• **WHAT YOU NEED TO DO**
Lines from the top of the entries through the line that has "parameter logic [31:0]" must be duplicated exactly, and no others.

• **Stored items from a collection**
Segment Open

[src/rtl/jsb_top.sv]
// Test access port bridge that masters the on-chip service bus.
//
// Added by the designer: the APB interface to the registers and the register offsets.
module jsb_top import jsb_pkg::*; #(
  parameter logic [31:0] ID_VALUE = 32'h0000_0001,
  parameter logic [35:0] USER_PAGE_BASE = 36'h0_8080_0000,
  parameter logic [35:0] USER_PAGE_MASK = 36'hF_FFFF_FE00,
  parameter logic [35:0] MSU_BASE = 36'h1_0000_0000,
  parameter logic [35:0] MSU_MASK = 36'hF_FFFF_F000
) (
  // Clock and reset
  input wire logic pclk,
  input wire logic presetn,
  // APB slave
  input wire logic psel,
  input wire logic penable,
  input wire logic pwrite,
  input wire logic [7:0] paddr,
  input wire logic [31:0] pwdata,
  output logic [31:0] prdata,
  output logic pready,
  output logic pslverr,
  // Test access port pins
  input wire logic tck,
  input wire logic tms,
  input wire logic tdi,
  output logic tdo,
  output logic tdo_oe,
  // Service bus master
  output jsb_sb_req_s sb_req,
  output logic sb_valid,
  output logic sb_cancel,
  input wire logic sb_ack,
  input wire logic sb_err,
  input wire logic [31:0] sb_rdata,
  // System
  input wire logic secure_fuse,
  output logic clk_wake
);

  logic tck_s1, tck_s2, tck_s3, tms_s1, tms_s2, tdi_s1, tdi_s2;
  logic tck_rise, tck_fall;
  jsb_tap_e tap_reg, tap_next;
  logic [4:0] ir_sr_reg, ir_reg;
  logic [JSB_SR_W-1:0] dr_sr_reg;
  logic busy_reg, error_reg, dphase_reg, last_read_reg, drained_reg, cap_busy_reg;
  logic sync_run_reg, en_reg;
  logic [JSB_SYNC_W-1:0] sync_cnt_reg;
  logic [35:0] addr_reg;
  logic [1:0] size_reg;
  logic [31:0] rdata_reg;
  logic upd_dr, upd_ir, cap_dr, is_two, is_block, two_rd;
  logic [35:0] dr_addr, blk_addr;
  logic [1:0] dr_size;
  logic [31:0] dr_data;

  always_ff @(posedge pclk or negedge presetn) begin
    if (!presetn) begin
      {tck_s1, tck_s2, tck_s3} <= 3'h0;
      {tms_s1, tms_s2, tdi_s1, tdi_s2} <= 4'h0;
    end else begin
      tck_s1 <= tck;
      tck_s2 <= tck_s1;
      tck_s3 <= tck_s2;
      tms_s1 <= tms;
      tms_s2 <= tms_s1;
      tdi_s1 <= tdi;
      tdi_s2 <= tdi_s1;
    end
  end

  assign tck_rise = tck_s2 & ~tck_s3;
  assign tck_fall = ~tck_s2 & tck_s3;

  // restart request on any test clock edge
  always_ff @(posedge pclk or negedge presetn) begin
    if (!presetn) begin
      clk_wake <= 1'b0;
    end else begin
      clk_wake <= tck_rise | tck_fall;
    end
  end

  always_comb begin
    tap_next = tap_reg;
    unique case (tap_reg)
      JSB_RESET: tap_next = tms_s2 ? JSB_RESET : JSB_IDLE;
      JSB_IDLE: tap_next = tms_s2 ? JSB_SEL_DR : JSB_IDLE;
      JSB_SEL_DR: tap_next = tms_s2 ? JSB_SEL_IR : JSB_CAP_DR;
      JSB_CAP_DR: tap_next = tms_s2 ? JSB_EX1_DR : JSB_SH_DR;
      JSB_SH_DR: tap_next = tms_s2 ? JSB_EX1_DR : JSB_SH_DR;
      JSB_EX1_DR: tap_next = tms_s2 ? JSB_UPD_DR : JSB_PA_DR;
      JSB_PA_DR: tap_next = tms_s2 ? JSB_EX2_DR : JSB_PA_DR;
      JSB_EX2_DR: tap_next = tms_s2 ? JSB_UPD_DR : JSB_SH_DR;
      JSB_UPD_DR: tap_next = tms_s2 ? JSB_SEL_DR : JSB_IDLE;
      JSB_SEL_IR: tap_next = tms_s2 ? JSB_RESET : JSB_CAP_IR;
      JSB_CAP_IR: tap_next = tms_s2 ? JSB_EX1_IR : JSB_SH_IR;
      JSB_SH_IR: tap_next = tms_s2 ? JSB_EX1_IR : JSB_SH_IR;
      JSB_EX1_IR: tap_next = tms_s2 ? JSB_UPD_IR : JSB_PA_IR;
      JSB_PA_IR: tap_next = tms_s2 ? JSB_EX2_IR : JSB_PA_IR;
      JSB_EX2_IR: tap_next = tms_s2 ? JSB_UPD_IR : JSB_SH_IR;
      JSB_UPD_IR: tap_next = tms_s2 ? JSB_SEL_DR : JSB_IDLE;
    endcase
  end

  always_ff @(posedge pclk or negedge presetn) begin
    if (!presetn) begin
      tap_reg <= JSB_RESET;
    end else if (tck_rise) begin
      tap_reg <= tap_next;
    end
  end

  assign upd_dr = tck_rise & (tap_next == JSB_UPD_DR);
  assign upd_ir = tck_rise & (tap_next == JSB_UPD_IR);
  assign cap_dr = tck_rise & (tap_next == JSB_CAP_DR);
  assign is_two = (ir_reg == JSB_OP_SIZED) | (ir_reg == JSB_OP_WORD) |
                  (ir_reg == JSB_OP_DEBUG);
  assign is_block = ir_reg == JSB_OP_BLOCK;

  // decode of the 41-bit address pass
  always_comb begin
    dr_size = JSB_SZ_WORD;
    dr_addr = dr_sr_reg[JSB_F_ADDR +: 36];
    if (ir_reg == JSB_OP_SIZED) begin
      dr_size = dr_sr_reg[JSB_F_SIZE +: 2];
    end else if (ir_reg == JSB_OP_DEBUG) begin
      dr_addr = JSB_DBG_BASE | {27'h0, dr_sr_reg[JSB_F_ADDR +: 7], 2'h0};
    end
  end

  assign two_rd = dr_sr_reg[JSB_F_READ];
  assign dr_data = dr_sr_reg[JSB_F_DATA +: 32];
  // next block address advances by the last transfer size
  assign blk_addr = addr_reg + (36'h1 << size_reg);

  // accesses refused before reaching the bus
  function automatic logic jsb_deny(input logic [35:0] a, input logic [1:0] sz,
                                    input logic sec);
    logic bad;
    bad = (sz == 2'h3) | ((sz == JSB_SZ_HALF) & a[0]) | ((sz == JSB_SZ_WORD) & |a[1:0]);
    if (sec && ((a & USER_PAGE_MASK) != USER_PAGE_BASE) && ((a & MSU_MASK) != MSU_BASE)) begin
      bad = 1'b1;
    end
    return bad;
  endfunction

  // instruction register, captured status shows busy
  always_ff @(posedge pclk or negedge presetn) begin
    if (!presetn) begin
      ir_sr_reg <= 5'h00;
      ir_reg <= JSB_IR_RST;
    end else if (tck_rise) begin
      if (tap_next == JSB_RESET) begin
        ir_reg <= JSB_IR_RST;
      end else if (tap_next == JSB_CAP_IR) begin
        ir_sr_reg <= {1'b0, error_reg, busy_reg, 2'h1};
      end else if (tap_reg == JSB_SH_IR) begin
        ir_sr_reg <= {tdi_s2, ir_sr_reg[4:1]};
      end else if (tap_next == JSB_UPD_IR) begin
        ir_reg <= ir_sr_reg;
      end
    end
  end

  // data register capture and LSB-first shift
  always_ff @(posedge pclk or negedge presetn) begin
    if (!presetn) begin
      dr_sr_reg <= '0;
      cap_busy_reg <= 1'b0;
    end else if (tck_rise) begin
      if (tap_next == JSB_CAP_DR) begin
        cap_busy_reg <= busy_reg;
        dr_sr_reg <= '0;
        if (ir_reg == JSB_OP_IDCODE) begin
          dr_sr_reg[JSB_ID_LEN-1:0] <= ID_VALUE;
        end else begin
          dr_sr_reg[JSB_F_BUSY] <= busy_reg;
          dr_sr_reg[JSB_F_ERR] <= error_reg;
          dr_sr_reg[JSB_F_DATA +: 32] <= rdata_reg;
        end
      end else if (tap_reg == JSB_SH_DR) begin
        dr_sr_reg <= dr_sr_reg >> 1;
        if (ir_reg == JSB_OP_IDCODE) begin
          dr_sr_reg[JSB_ID_LEN-1] <= tdi_s2;
        end else if (is_two && !dphase_reg) begin
          dr_sr_reg[JSB_ADDR_LEN-1] <= tdi_s2;
        end else if (is_two || is_block || ir_reg == JSB_OP_SYNC || ir_reg == JSB_OP_CANCEL) begin
          dr_sr_reg[JSB_DATA_LEN-1] <= tdi_s2;
        end else begin
          dr_sr_reg[0] <= tdi_s2;
        end
      end
    end
  end

  // output changes on falling test clock, enabled only while shifting
  always_ff @(posedge pclk or negedge presetn) begin
    if (!presetn) begin
      tdo <= 1'b0;
      tdo_oe <= 1'b0;
    end else if (tck_fall) begin
      tdo <= (tap_reg == JSB_SH_IR) ? ir_sr_reg[0] : dr_sr_reg[0];
      tdo_oe <= (tap_reg == JSB_SH_IR) | (tap_reg == JSB_SH_DR);
    end
  end

  // Bus engine: every request from the scan side is judged here.
  always_ff @(posedge pclk or negedge presetn) begin
    if (!presetn) begin
      busy_reg <= 1'b0;
      error_reg <= 1'b0;
      dphase_reg <= 1'b0;
      last_read_reg <= 1'b0;
      drained_reg <= 1'b0;
      sync_run_reg <= 1'b0;
      sync_cnt_reg <= '0;
      addr_reg <= '0;
      size_reg <= JSB_SZ_WORD;
      rdata_reg <= 32'h0000_0000;
      sb_req <= '0;
      sb_valid <= 1'b0;
      sb_cancel <= 1'b0;
    end else begin
      sb_cancel <= 1'b0;
      // completion clears busy; error taken at finish
      if (sb_valid && sb_ack) begin
        sb_valid <= 1'b0;
        busy_reg <= 1'b0;
        error_reg <= sb_err;
        if (!sb_req.write) begin
          rdata_reg <= sb_rdata;
        end
      end
      if (sync_run_reg) begin
        if (sync_cnt_reg == '0) begin
          sync_run_reg <= 1'b0;
          busy_reg <= 1'b0;
        end else begin
          sync_cnt_reg <= sync_cnt_reg - 1'b1;
        end
      end
      // cancel aborts and reports the access as cancelled
      if (upd_ir && ir_sr_reg == JSB_OP_CANCEL) begin
        if (busy_reg) begin
          sb_valid <= 1'b0;
          sb_cancel <= sb_valid;
          sync_run_reg <= 1'b0;
          busy_reg <= 1'b0;
          error_reg <= 1'b1;
        end
        dphase_reg <= 1'b0;
      end else if (upd_ir && ir_sr_reg == JSB_OP_BLOCK && !busy_reg && en_reg) begin
        // prefetch the next read when the last read was drained
        if (last_read_reg && drained_reg) begin
          drained_reg <= 1'b0;
          addr_reg <= blk_addr;
          if (jsb_deny(blk_addr, size_reg, secure_fuse)) begin
            error_reg <= 1'b1;
          end else begin
            sb_req <= '{write: 1'b0, size: size_reg, addr: blk_addr, wdata: 32'h0000_0000};
            sb_valid <= 1'b1;
            busy_reg <= 1'b1;
            error_reg <= 1'b0;
          end
        end
      // requests seen or made while busy are discarded
      end else if (upd_dr && !busy_reg && !cap_busy_reg && en_reg) begin
        if (is_two && !dphase_reg) begin
          // address pass; a read starts at once
          addr_reg <= dr_addr;
          size_reg <= dr_size;
          last_read_reg <= two_rd;
          drained_reg <= 1'b0;
          dphase_reg <= 1'b1;
          if (two_rd) begin
            if (jsb_deny(dr_addr, dr_size, secure_fuse)) begin
              error_reg <= 1'b1;
            end else begin
              sb_req <= '{write: 1'b0, size: dr_size, addr: dr_addr, wdata: 32'h0000_0000};
              sb_valid <= 1'b1;
              busy_reg <= 1'b1;
              error_reg <= 1'b0;
            end
          end
        end else if (is_two) begin
          // data pass ends the two-pass access
          dphase_reg <= 1'b0;
          if (last_read_reg) begin
            drained_reg <= 1'b1;
          end else if (jsb_deny(addr_reg, size_reg, secure_fuse)) begin
            error_reg <= 1'b1;
          end else begin
            sb_req <= '{write: 1'b1, size: size_reg, addr: addr_reg, wdata: dr_data};
            sb_valid <= 1'b1;
            busy_reg <= 1'b1;
            error_reg <= 1'b0;
          end
        end else if (is_block) begin
          // one data pass per transfer at the next address
          addr_reg <= blk_addr;
          drained_reg <= 1'b0;
          if (jsb_deny(blk_addr, size_reg, secure_fuse)) begin
            error_reg <= 1'b1;
          end else begin
            sb_req <= '{write: !last_read_reg, size: size_reg, addr: blk_addr, wdata: dr_data};
            sb_valid <= 1'b1;
            busy_reg <= 1'b1;
            error_reg <= 1'b0;
          end
        end else if (ir_reg == JSB_OP_SYNC) begin
          // counter value loaded starts the countdown
          sync_cnt_reg <= dr_sr_reg[JSB_F_DATA +: JSB_SYNC_W];
          sync_run_reg <= 1'b1;
          busy_reg <= 1'b1;
        end
      end
    end
  end

  // APB slave: one wait state, answer registered so outputs come from flops.
  always_ff @(posedge pclk or negedge presetn) begin
    if (!presetn) begin
      pready <= 1'b0;
      pslverr <= 1'b0;
      prdata <= 32'h0000_0000;
      en_reg <= JSB_CTRL_RST[JSB_CTRL_EN_BIT];
    end else begin
      pready <= 1'b0;
      pslverr <= 1'b0;
      if (psel && penable && !pready) begin
        pready <= 1'b1;
        prdata <= 32'h0000_0000;
        unique case (paddr)
          JSB_CTRL_OFS: prdata[JSB_CTRL_EN_BIT] <= en_reg;
          JSB_STATUS_OFS: begin
            prdata[JSB_ST_BUSY_BIT] <= busy_reg;
            prdata[JSB_ST_ERR_BIT] <= error_reg;
            prdata[JSB_ST_DPHASE_BIT] <= dphase_reg;
            prdata[JSB_ST_SYNC_BIT] <= sync_run_reg;
            prdata[JSB_ST_SECURE_BIT] <= secure_fuse;
          end
          JSB_ADDR_LO_OFS: prdata <= addr_reg[31:0];
          JSB_ADDR_HI_OFS: prdata[3:0] <= addr_reg[35:32];
          JSB_RDATA_OFS: prdata <= rdata_reg;
          default: pslverr <= 1'b1;
        endcase
      end
      // Writes land only at the edge where the completed access is sampled.
      if (psel && penable && pready && pwrite && paddr == JSB_CTRL_OFS) begin
        en_reg <= pwdata[JSB_CTRL_EN_BIT];
      end
    end
  end

endmodule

Segment Closed

• **SOLUTION FOR THIS EXERCISE**
[src/rtl/jsb_top.sv]
// Test access port bridge that masters the on-chip service bus.
//
// Added by the designer: the APB interface to the registers and the register offsets.
module jsb_top import jsb_pkg::*; #(
  parameter logic [31:0] ID_VALUE = 32'h0000_0001,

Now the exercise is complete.